Evaluation of Model for End Stage Liver Disease (MELD)-based systems as prognostic index for hepatocellular carcinoma.

2009 
Background:  The Cancer of Liver Italian Program (CLIP) and Japan Integrated Scoring System (JIS) used the Child-Turcotte-Pugh (CTP) score to evaluate the liver function. Aim:  We aimed to evaluate the performance of Model for End Stage Liver Disease (MELD) based CLIP and JIS to predict the prognosis of hepatocellular carcinoma (HCC). Methods:  Consecutive patients with HCC who presented to our Hepatoma Clinic from January 2003 to April 2005 were studied. MELD-based CLIP and JIS were generated by replacing the original CTP score with MELD score at three categories ( 14). Results:  Among 471 HCC patients (85.1% males; aged 58.8 ± 12.2 years), 73% had chronic hepatitis B, 37.4% had >1 nodule, 84.1% had tumor size >2 cm, 55.0% had Child's B cirrhosis, 12.7% underwent tumor resection and 20.6% received locoregional therapy.
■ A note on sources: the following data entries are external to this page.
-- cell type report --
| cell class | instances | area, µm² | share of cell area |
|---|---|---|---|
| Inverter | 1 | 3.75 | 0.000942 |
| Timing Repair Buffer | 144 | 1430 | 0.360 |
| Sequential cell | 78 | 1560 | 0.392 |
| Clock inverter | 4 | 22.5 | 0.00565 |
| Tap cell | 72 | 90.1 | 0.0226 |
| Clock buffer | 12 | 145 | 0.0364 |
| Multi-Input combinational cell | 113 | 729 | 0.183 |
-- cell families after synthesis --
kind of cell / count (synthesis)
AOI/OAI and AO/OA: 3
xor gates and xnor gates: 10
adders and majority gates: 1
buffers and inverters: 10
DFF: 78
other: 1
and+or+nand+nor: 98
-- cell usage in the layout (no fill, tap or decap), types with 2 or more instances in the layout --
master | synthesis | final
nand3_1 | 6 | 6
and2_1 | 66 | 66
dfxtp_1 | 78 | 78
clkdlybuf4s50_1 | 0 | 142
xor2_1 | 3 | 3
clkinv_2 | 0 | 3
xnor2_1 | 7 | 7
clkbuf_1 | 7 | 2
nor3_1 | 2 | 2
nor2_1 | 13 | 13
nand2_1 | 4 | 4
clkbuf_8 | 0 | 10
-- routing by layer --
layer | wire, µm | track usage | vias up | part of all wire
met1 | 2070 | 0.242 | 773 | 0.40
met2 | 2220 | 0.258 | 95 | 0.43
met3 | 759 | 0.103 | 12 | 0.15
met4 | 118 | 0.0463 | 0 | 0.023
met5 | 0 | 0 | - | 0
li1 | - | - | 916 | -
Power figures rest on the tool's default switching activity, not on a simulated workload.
==> design/flow/run.sh <==
#!/bin/bash
# OpenROAD 26Q1-2900-gdf79404cd8, Yosys 0.63+post, stock flow scripts
make -C /OpenROAD-flow-scripts/flow DESIGN_CONFIG=/design/flow/config.mk WORK_HOME=/design/flow/orfs finish
==> design/flow/config.mk <==
export PLATFORM = sky130hd
export DESIGN_NAME = stream_to_bram_fft_v1_0
export DESIGN_NICKNAME = stream_to_bram_fft_v1_0
export VERILOG_FILES = /design/flow/design.v
export SDC_FILE = /design/flow/constraint.sdc
export NUM_CORES = 4
export LEC_CHECK = 1
export CORE_UTILIZATION = 40
==> design/flow/constraint.sdc <==
current_design stream_to_bram_fft_v1_0

set clk_period 2.6
set clk_io_pct 0.2

create_clock -name clk0 -period $clk_period [get_ports {s00_axis_aclk}]

set non_clock_inputs [all_inputs -no_clocks]
set_input_delay [expr $clk_period * $clk_io_pct] -clock clk0 $non_clock_inputs
set_output_delay [expr $clk_period * $clk_io_pct] -clock clk0 [all_outputs]
### run.sh
#!/bin/bash
# OpenROAD 26Q1-2900-gdf79404cd8, Yosys 0.63+post, stock flow scripts
make -C /OpenROAD-flow-scripts/flow DESIGN_CONFIG=/design/flow/config.mk WORK_HOME=/design/flow/orfs finish
### design.v
module PCadder (
  input clk, rst,
  input [15:0] currentPCIn,
  input [15:0] instructionIn,
  input [15:0] rs,
  input t,
  input [2:0] jumpControl,
  output [15:0] nextPC
);
reg [15:0] currentPC;
localparam  IDLE = 3'b000,
  EQZ = 3'b001,
  NEZ = 3'b010,
  TEQZ = 3'b011,
  TNEZ = 3'b100,
  JUMP = 3'b101,
  DB = 3'b110;
reg [15:0] instruction, jumpPC;
reg jump;
wire [15:0] imm16s = {instruction[7] ? 8'hff : 8'h00, instruction[7:0]};
wire [15:0] imm16sfrom10 = {instruction[10] ? 5'b11111 : 5'b00000, instruction[10:0]};
always @ (negedge clk or negedge rst)
  if (!rst)
  begin
    instruction = 16'h0800;
	 currentPC = 16'hffff;
  end
  else
  begin
    instruction = instructionIn;
	 currentPC = currentPCIn;
  end
always @ (*)
begin
  jumpPC = 0;
  jump = 0;
  if (!rst)
  begin
    jumpPC = 0;
    jump = 0;
  end
  else
  begin
    case (jumpControl)
      EQZ:
        if (rs == 0)
        begin
          jumpPC = currentPC + imm16s;
          jump = 1;
        end
      NEZ:
        if (rs != 0)
        begin
          jumpPC = currentPC + imm16s;
          jump = 1;
        end
      TEQZ:
        if (t == 0)
        begin
          jumpPC = currentPC + imm16s;
          jump = 1;
        end
      TNEZ:
        if (t != 0)
        begin
          jumpPC = currentPC + imm16s;
          jump = 1;
        end
      JUMP:
        begin
          jumpPC = rs;
          jump = 1;
        end
      DB:
        begin
          jumpPC = currentPC + imm16sfrom10;
          jump = 1;
        end
    endcase
  end
end
assign nextPC = jump? jumpPC : currentPC + 1;
endmodule
module alu(
  input clk, rst,
  input[15:0] opXin, opYin,
  input[15:0] currentPCIn, instructionIn,
  output reg[15:0] res,
  output reg t_written, t
);
reg [15:0] currentPC, instruction, opX, opY;
wire[15:0] imm16 = {8'd0, instruction[7:0]};
wire[15:0] imm16s = { {8{instruction[7]}}, instruction[7:0]};
wire[15:0] imm16from4s = { {12{instruction[3]}}, instruction[3:0]};
wire[3:0] shift_imm4 = instruction[4:2] ? instruction[4:2] : 8;
always @ (negedge clk or negedge rst)
begin
  if (!rst)
  begin
    currentPC = 0;
	 instruction = 16'b0000100000000000;  
	 opX = 0;
	 opY = 0;
  end
  else
  begin
    currentPC = currentPCIn;
	 instruction = instructionIn;
	 opX = opXin;
	 opY = opYin;
  end
end
always @(posedge clk or negedge rst)
begin
  t_written = 1;
  t = 0;
  res = 0;
  if (!rst)  
  begin
    t_written = 1;
    t = 0;
    res = 0;
  end
  else
  begin
    case (instruction[15:11])
      5'b00000:                          
        res = opX + imm16s;
      5'b00110:                          
        case (instruction[1:0])
          2'b00:   res = opX << shift_imm4;   
          2'b10:   res = opX >> shift_imm4;   
          2'b11:   res = opX >>> shift_imm4;  
        endcase
      5'b01000:                          
        res = opX + imm16from4s;
      5'b01001:                          
        res = opX + imm16s;
      5'b01010:                          
      begin
        t_written = 0;
        t = $signed(opX) < imm16s;
      end
      5'b01100:                          
        case (instruction[10:8])
          3'b011:                        
            res = opX + imm16s;
          3'b100:                        
            res = opX;
        endcase
      5'b01101:                          
        res = imm16;
      5'b01111:                          
        res = opX;
      5'b11010:                          
        res = opX;
      5'b11011:                          
        res = opX;
      5'b11100:                          
        case (instruction[1:0])
          2'b01:   res = opX + opY;            
          2'b11:   res = opX - opY;            
        endcase
      5'b11101:                          
        case (instruction[4:0])
          5'b00000:                      
            case (instruction[7:5])
              3'b010:                    
                res = currentPC;
            endcase
          5'b00010:                      
          begin
            t_written = 0;
            t = $signed(opX) < $signed(opY);
          end
          5'b00110:                      
            res = opX >> opY;
          5'b00111:                      
            res = opX >>> opY;
          5'b01010:                      
          begin
            t_written = 0;
            t = opX != opY;
          end
          5'b01100:                      
            res = opX & opY;
          5'b01101:                      
            res = opX | opY;
        endcase
      5'b11110:                          
        case (instruction[0])
          1'b0:                          
            res = opX;
          1'b1:                          
            res = opX;
        endcase
    endcase
  end
end
endmodule
module cpu (
  input clk, rst,
  output [15:0] MeAaddr, Baddr,
  output [15:0] ExCalResult,
  output [15:0] MeMemResult,
  output [1:0] MeMemControl,
  input [15:0] AmemRead, BmemRead,
  output [175:0] registerValue,
  output [15:0] nextPC, IfIR,
  output [3:0] registerS, registerM, IdRegisterT, MeRegisterT,
  output [15:0] MeCalResult
);
wire [15:0] IfPC, IdIR, IdPC;
wire [15:0] rs, rm;
wire t;
wire tWriteEnable, tToWrite;
wire [2:0] jumpControl;
wire [1:0] ExMemControl ;
wire [15:0] originValueS, originValueM;
wire [15:0] sourceValueS, sourceValueM;
wire [3:0]   ExRegisterT; 
wire [15:0] ExAaddr ;
PCadder pcAdder (
  clk, rst,
  nextPC,
  IfIR,
  rs,
  t,
  jumpControl,
  nextPC
);
instructionReader reader (
  clk, rst,
  nextPC,
  BmemRead,
  Baddr,
  IfIR
);
instructionDecoder decoder (
  clk, rst,
  IfIR,
  registerS, registerM, IdRegisterT,
  jumpControl
);
Register registerFile (
  clk, rst,
  registerS, registerM,
  tWriteEnable, tToWrite,
  MeRegisterT,
  MeCalResult,
  registerValue,
  originValueS, originValueM,
  t
);
flipflop #(16) IfPCFF (clk, rst, nextPC, IfPC);
flipflop #(16) IdIRFF (clk, rst, IfIR, IdIR);
flipflop #(4) ExRegisterTFF ( clk, rst, IdRegisterT, ExRegisterT );
flipflop #(4) MeRegisterTFF(clk, rst, ExRegisterT, MeRegisterT );
flipflop #(2) MeMemControlFF( clk, rst, ExMemControl, MeMemControl );
flipflop #(16) MeMemResultFF(clk, rst, ExCalResult, MeMemResult);
flipflop #(16) MeAaddrResultFF(clk, rst, ExAaddr, MeAaddr);
alu calculator (
  clk, rst,
  rs, rm,
  IfPC, IdIR,
  ExCalResult,
  tWriteEnable, tToWrite
);
memAddressCalculator addrCalculator(
  clk, rst,
  IdIR,
  rm,
  ExMemControl,
  ExAaddr
);
mux_B_buffered MeCalResultMux (
  clk, rst,
  MeMemControl[1],
  AmemRead,
  ExCalResult,
  MeCalResult
);
wire X_conflict_ME, Y_conflict_ME, X_conflict_EX, Y_CONFLICT_EX;
assign X_conflict_ME = (registerS != MeRegisterT);
assign Y_conflict_ME = (registerM != MeRegisterT);
assign X_conflict_EX = (registerS != ExRegisterT);
assign Y_conflict_EX = (registerM != ExRegisterT);
byPass MeIdByPassS (
  registerS,
  originValueS,
  MeRegisterT,
  MeCalResult,
  sourceValueS
);
byPass MeIdByPassM (
  registerM,
  originValueM,
  MeRegisterT,
  MeCalResult,
  sourceValueM
);
byPass ExIdByPassS (
  registerS,
  sourceValueS,
  ExRegisterT,
  ExCalResult,
  rs
);
byPass ExIdByPassM (
  registerM,
  sourceValueM,
  ExRegisterT,
  ExCalResult,
  rm
);
endmodule
module instructionDecoder (
  input clk, rst,
  input [15:0] instruction,
  output reg [3:0] id_registerX, id_registerY, id_registerZ,
  output reg [2:0] jumpControl
);
localparam  IDLE = 3'b000,
  EQZ = 3'b001,
  NEZ = 3'b010,
  TEQZ = 3'b011,
  TNEZ = 3'b100,
  JUMP = 3'b101,
  DB = 3'b110;
reg [15:0] instructionBuffer;
always @ (negedge clk or negedge rst)
  if (!rst)
    instructionBuffer = 16'b0000100000000000;  
  else
    instructionBuffer = instruction;
always @ (posedge clk or negedge rst)
begin
  id_registerX = 0;
  id_registerY = 0;
  id_registerZ = 4'hf;
  jumpControl = 0;
  if (!rst)  
  begin
    id_registerX = 0;
    id_registerY = 0;
    id_registerZ = 4'hf;
    jumpControl = 0;
  end
  else
  begin
    case (instructionBuffer[15:11])
      5'b00000:                          
      begin
        id_registerX = 4'b1001;             
        id_registerZ = instructionBuffer[10:8];
      end
      5'b00010:                          
        jumpControl = DB;
      5'b00100:                          
      begin
        id_registerX = instructionBuffer[10:8];
        jumpControl = EQZ;
      end
      5'b00101:                          
      begin
        id_registerX = instructionBuffer[10:8];
        jumpControl = NEZ;
      end
      5'b00110:                          
      begin
        id_registerX = instructionBuffer[7:5];
        id_registerZ = instructionBuffer[10:8];
      end
      5'b01000:                          
      begin
        id_registerX = instructionBuffer[10:8];
        id_registerZ = instructionBuffer[7:5];
      end
      5'b01001:                          
      begin
        id_registerX = instructionBuffer[10:8];
        id_registerZ = instructionBuffer[10:8];
      end
      5'b01010:                          
        id_registerX = instructionBuffer[10:8];
      5'b01100:                          
        case (instructionBuffer[10:8])
          3'b000:                        
            jumpControl = TEQZ;
          3'b001:                        
            jumpControl = TNEZ;
          3'b011:                        
          begin
            id_registerX = 4'b1001;         
            id_registerZ = 4'b1001;         
          end
          3'b100:                        
          begin
            id_registerX = instructionBuffer[7:5];
            id_registerZ = 4'b1001;         
          end
        endcase
      5'b01101:                          
        id_registerZ = instructionBuffer[10:8];
      5'b01111:                          
      begin
        id_registerX = instructionBuffer[7:5];
        id_registerZ = instructionBuffer[10:8];
      end
      5'b10010:                          
      begin
        id_registerY = 4'b1001;             
        id_registerZ = instructionBuffer[10:8];
      end
      5'b10011:                          
      begin
        id_registerY = instructionBuffer[10:8];
        id_registerZ = instructionBuffer[7:5];
      end
      5'b11010:                          
      begin
        id_registerX = instructionBuffer[10:8];
        id_registerY = 4'b1001;             
      end
      5'b11011:                          
      begin
        id_registerX = instructionBuffer[7:5];
        id_registerY = instructionBuffer[10:8];
      end
      5'b11100:                          
      begin
        id_registerX = instructionBuffer[10:8];
        id_registerY = instructionBuffer[7:5];
        id_registerZ = instructionBuffer[4:2];
      end
      5'b11101:                          
        case (instructionBuffer[4:0])
          5'b00000:                      
            case (instructionBuffer[7:5])
              3'b000:                    
              begin
                id_registerX = instructionBuffer[10:8];
                jumpControl = JUMP;
              end
              3'b010:                    
                id_registerZ = instructionBuffer[10:8];
            endcase
          5'b00110:                      
          begin
            id_registerX = instructionBuffer[7:5];
            id_registerY = instructionBuffer[10:8];
            id_registerZ = instructionBuffer[7:5];
          end
          5'b00111:                      
          begin
            id_registerX = instructionBuffer[7:5];
            id_registerY = instructionBuffer[10:8];
            id_registerZ = instructionBuffer[7:5];
          end
          5'b01010:                      
          begin
            id_registerX = instructionBuffer[7:5];
            id_registerY = instructionBuffer[10:8];
          end
          5'b01100:                      
          begin
            id_registerX = instructionBuffer[7:5];
            id_registerY = instructionBuffer[10:8];
            id_registerZ = instructionBuffer[10:8];
          end
          5'b01101:                      
          begin
            id_registerX = instructionBuffer[7:5];
            id_registerY = instructionBuffer[10:8];
            id_registerZ = instructionBuffer[10:8];
          end
        endcase
      5'b11110:                          
        case (instructionBuffer[0])
          1'b0:                          
          begin
            id_registerX = 4'b1000;         
            id_registerZ = instructionBuffer[10:8];
          end
          1'b1:                          
          begin
            id_registerX = instructionBuffer[10:8];
            id_registerZ = 4'b1000;         
          end
        endcase
      default:
      begin
        id_registerX = 0;
        id_registerY = 0;
        id_registerZ = 4'hF;
        jumpControl = 0;
      end
    endcase
  end
end
endmodule
module instructionReader (
  input clk, rst,
  input [15:0] currentPC,
  input [15:0] memRead,
  output reg [15:0] IRaddr,
  output reg [15:0] currentIR
);
always @ (negedge clk)
  IRaddr = currentPC;
always @ (negedge rst or posedge clk)
  if (!rst)
    currentIR = 16'h0800; 
  else
    currentIR = memRead;
endmodule
module memAddressCalculator (
  input clk, rst,
  input [15:0] instructionIn,
  input [15:0] opMem,
  output reg [1:0] memControl,
  output reg [15:0] memAddr
);
wire [15:0] imm16sfrom5, imm16sfrom8;
reg [15:0] instruction, rm;
assign imm16sfrom5 = { {11{instruction[4]}}, instruction[4:0]};
assign imm16sfrom8 = { {8{instruction[7]}}, instruction[7:0]};
always @ (negedge clk or negedge rst)
  if (!rst)
  begin
    instruction = 16'b0000100000000000;
    rm = 0;
  end
  else
  begin
    instruction = instructionIn;
    rm = opMem;
  end
always @ (posedge clk or negedge rst)
begin
  memAddr = 16'hFFFF;
  memControl = 2'b00;
  if (!rst)
  begin
    memAddr = 16'hFFFF;
    memControl = 2'b00;
  end
  else
  begin
    case (instruction[15:11])
      5'b10010:                          
      begin
        memAddr = rm + imm16sfrom8;
        memControl = 2'b10;  
      end
      5'b10011:                          
      begin
        memAddr = rm + imm16sfrom5;
        memControl = 2'b10;  
      end
      5'b11010:                          
      begin
        memAddr = rm + imm16sfrom8;
        memControl = 2'b01;  
      end
      5'b11011:                          
      begin
        memAddr = rm + imm16sfrom5;
        memControl = 2'b01;  
      end
    endcase
  end
end
endmodule
module Register (
  input clk, rst,
  input [3:0] readIndexS, readIndexM,
  input tWriteEnable, tToWrite,
  input [3:0] writeIndex,
  input [15:0] dataToWrite,
  output [175:0] registersVGA,
  output [15:0] readResultS, readResultM,
  output tResuit
);
reg [15:0] registers [0:4'b1010];
reg t;
assign registersVGA = {
  registers[0],
  registers[1],
  registers[2],
  registers[3],
  registers[4],
  registers[5],
  registers[6],
  registers[7],
  registers[8],
  registers[9],
  registers[10]
  };
assign readResultS = registers[readIndexS];
assign readResultM = registers[readIndexM];
assign tResuit = t;
always @ (tWriteEnable, tToWrite)
  if (!tWriteEnable)
    t = tToWrite;
always @ (negedge clk, negedge rst)
begin
  if (!rst)
  begin
    registers[0] = 0;
    registers[1] = 0;
    registers[2] = 0;
    registers[3] = 0;
    registers[4] = 0;
    registers[5] = 0;
    registers[6] = 0;
    registers[7] = 0;
    registers[8] = 0;
    registers[9] = 0;
    registers[10] = 0;
  end
  else
  begin
    if (writeIndex <= 10)
      registers[writeIndex] = dataToWrite;
  end
end
endmodule
module flipflop (clk, rst, in, out);
parameter width = 1;
input clk, rst;
input [width-1:0] in;
output reg [width-1:0] out;
reg [width-1:0] buffer;
always @ (negedge clk or negedge rst)
  if (!rst)
    buffer = 0;
  else
    buffer = in;
always @ (posedge clk or negedge rst)
  if (!rst)
    out = 0;
  else
    out = buffer;
endmodule
module muxCombine (chooseA, opA, opB, out);
parameter width = 16;
input chooseA;
input [width-1:0] opA, opB;
output [width-1:0] out;
assign out = chooseA? opA : opB;
endmodule
module mux_B_buffered (clk, rst, chooseA, opA, opB, result);
parameter width = 16;
input clk, rst, chooseA;
input [width-1:0] opA, opB;
output [width-1:0] result;
reg [width:0] opBbuffer;
always @ (negedge clk or negedge rst)
  if (!rst)
    opBbuffer = 0;
  else
    opBbuffer = opB;
assign result = chooseA? opA : opBbuffer;
endmodule
module byPass (
  input [3:0] sourceIndex,
  input [15:0] sourceValue,
  input [3:0] updateIndex,
  input [15:0] updateValue,
  output [15:0] selectedValue
);
assign selectedValue = updateIndex == sourceIndex? updateValue : sourceValue;
endmodule
### constraint.sdc
current_design cpu

set clk_period 11.1
set clk_io_pct 0.2

create_clock -name clk0 -period $clk_period [get_ports {clk}]

set non_clock_inputs [all_inputs -no_clocks]
set_input_delay [expr $clk_period * $clk_io_pct] -clock clk0 $non_clock_inputs
set_output_delay [expr $clk_period * $clk_io_pct] -clock clk0 [all_outputs]
### config.mk
export PLATFORM = sky130hd
export DESIGN_NAME = cpu
export DESIGN_NICKNAME = cpu
export VERILOG_FILES = /design/flow/design.v
export SDC_FILE = /design/flow/constraint.sdc
export NUM_CORES = 4
export LEC_CHECK = 1
export CORE_UTILIZATION = 50
==> GITHUB_STEP_SUMMARY <==
## Implementation flow summary

| Metric | Value |
|---|---|
| Run status | complete, but fails checks |
| Failing checks | negative setup slack |
| Area of the mapped netlist | 26,980 µm² |
| Global routing met2 resource utilization | 58.39% |
| Post-synthesis chip area from yosys | 26,980 µm² |
| Top logic cells by instance count in the layout | 403 x sky130_fd_sc_hd__buf_4, 326 x sky130_fd_sc_hd__nor2_1, 322 x sky130_fd_sc_hd__clkdlybuf4s50_1 |
| Worst clock skew | 0.1448 ns |
| Crit Path Class | register to primary output |
| Tool Warnings | 112 |
| Global-route usage over all layers | 42.63% |
| Maximum capacitance violations | 0 |
| Max-slew violations | 0 |
| Post-CTS clock slew at the launch and capture registers of the worst setup and hold paths | 0.05 ns |
| Required time reported for the critical path endpoint | 8.88 ns |
| Deepest clock path buffer count | 3 |
| Vertical die dimension | 234.3 µm |
| Detailed-router iteration count before antenna repair | 8 |
| Cell Rows | 84 |
| Mean instance size in the synthesized netlist | 9.461 µm² |
| Die width | 234.3 µm |
| Count of placed standard cells in the final layout, fillers left out | 4,242 |
| Overall routed net length | 112.4 mm |
| Largest stage delay on the critical path | 0.54 ns |
| Tightest Pin Transition | 1.090 ns |
| Starting DRT DRC Count | 2,604 |
| Vias | 26,780 |
| Worst ir drop on vdd | 0.2092 mV |
| Multi-input gate area | 13,970 µm² |
| Worst setup slack after layout | -0.8730 ns |
| Via count of the first global-routing pass | 25,780 |
| Critical Path Sink Type | primary output |
| Placed instance count | 4,085 |
| Area delta synth->final | 33.55% |
| Busiest grt layer | met1 |
| Final RePlAce weighted congestion | 1.021 |
| Number of register pins that no clock reaches | 1 |
| Ordered cell list for the critical path | mux2i_1 > o22ai_1 > a221oi_2 > a211oi_2 > a221o_2 > or4_4 > or4_4 > o21a_4 > o31ai_4 > buf_12 > buf_6 > mux2_4 > buf_6 |
| Clock tree root driver cell | sky130_fd_sc_hd__clkbuf_16 |
| Clock latency on the worst-skew pair | 0.71 ns |
| Critical path's slowest cell | sky130_fd_sc_hd__or4_4 |
| Final setup violating endpoints | 16 |
| Total gr overflow | 0 |
| Via density | 6.314 |
| Tot Pwr | 9.104 mW |
| Static Leak | 15.66 nW |
| Routed wire length per instance | 26.49 µm |
| Chip Footprint | 54,900 µm² |
| Count of instantiated cells in the yosys netlist | 2,852 |
| Remaining antenna violation count after routing | 0 |
| Yosys warning total | 12 |
| Number of buffers created by CTS | 51 |
| Worst hold path class | register to register |
| Flop and latch count out of synthesis | 492 |
| Port-buffer cells | 339 |
| Largest fanout of any net on the critical path | 4 |
| Power Dens Cells | 252.6 nW/µm² |
| Async SR Flop Fraction | 96.54% |
| Unique cell types | 89 |
| Initial Util | 50.94% |
| Max transition margin | 25.48% |
| Combined flip-flop and latch cell area | 12,280 µm² |
| Pin count of the biggest net entering global routing | 128 |
| Unrepaired setup endpoints after global routing | true |
| Most common cell after layout, fill and taps aside | sky130_fd_sc_hd__buf_4 |
| Most used flip-flop cell after synthesis | sky130_fd_sc_hd__dfrtn_1 |
| First-pass GRT wire length | 163.6 mm |
| Post-synth EDFFs | 0 |
| Layout cells sized above 1 | 19.09% |
| Half-perimeter wire length after detailed placement | 80.47 mm |
| Number of primary I/O pins | 340 |
| Drt drc | 0 |
| CTS H-Tree Depth | 2 |
| Endpoints left unconstrained | 1 |
| Arr. time, crit path | 9.75 ns |
| Antenna violations before repair | 6 |
| Core area | 52,970 µm² |
| Kind of start point of the critical path | register |
| Global Route met3 Usage | 19.46% |
| TritonCTS clock tree | built |
| Layout filler cell count | 3,785 |
| Met1 Track Usage GR | 60.03% |
| Count of mapped cells out of synthesis | 2,852 |
| Hold Vio Cnt, Final | 0 |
The cumulative survival at 3 and 6 months were 67% and 55%, respectively. For 3-month survival, the area under the receiver operating characteristic curves (AUC) of MELD-CLIP (0.69) and MELD-JIS (0.69) were superior to the original systems (0.64, P = 0.004 and 0.64, P = 0.0018, respectively). For 6-month survival, AUC of MELD-CLIP (0.64) and MELD-JIS (0.62) were also superior to the original systems (0.54, P = 0.003 and 0.59, P = 0.002, respectively). The MELD-based systems performed best among patients who received locoregional therapy to HCC. Advanced cirrhosis (hypoalbuminemia, hyperbilirubinemia, ascites, coagulopathy and elevated creatinine), and cancer (portal vein thrombosis, elevated alpha-fetoprotein, large and multiple tumors) were associated with higher mortality. Conclusions:  MELD-based systems performed better than Child-Pugh based systems as prognostic indexes for HCC.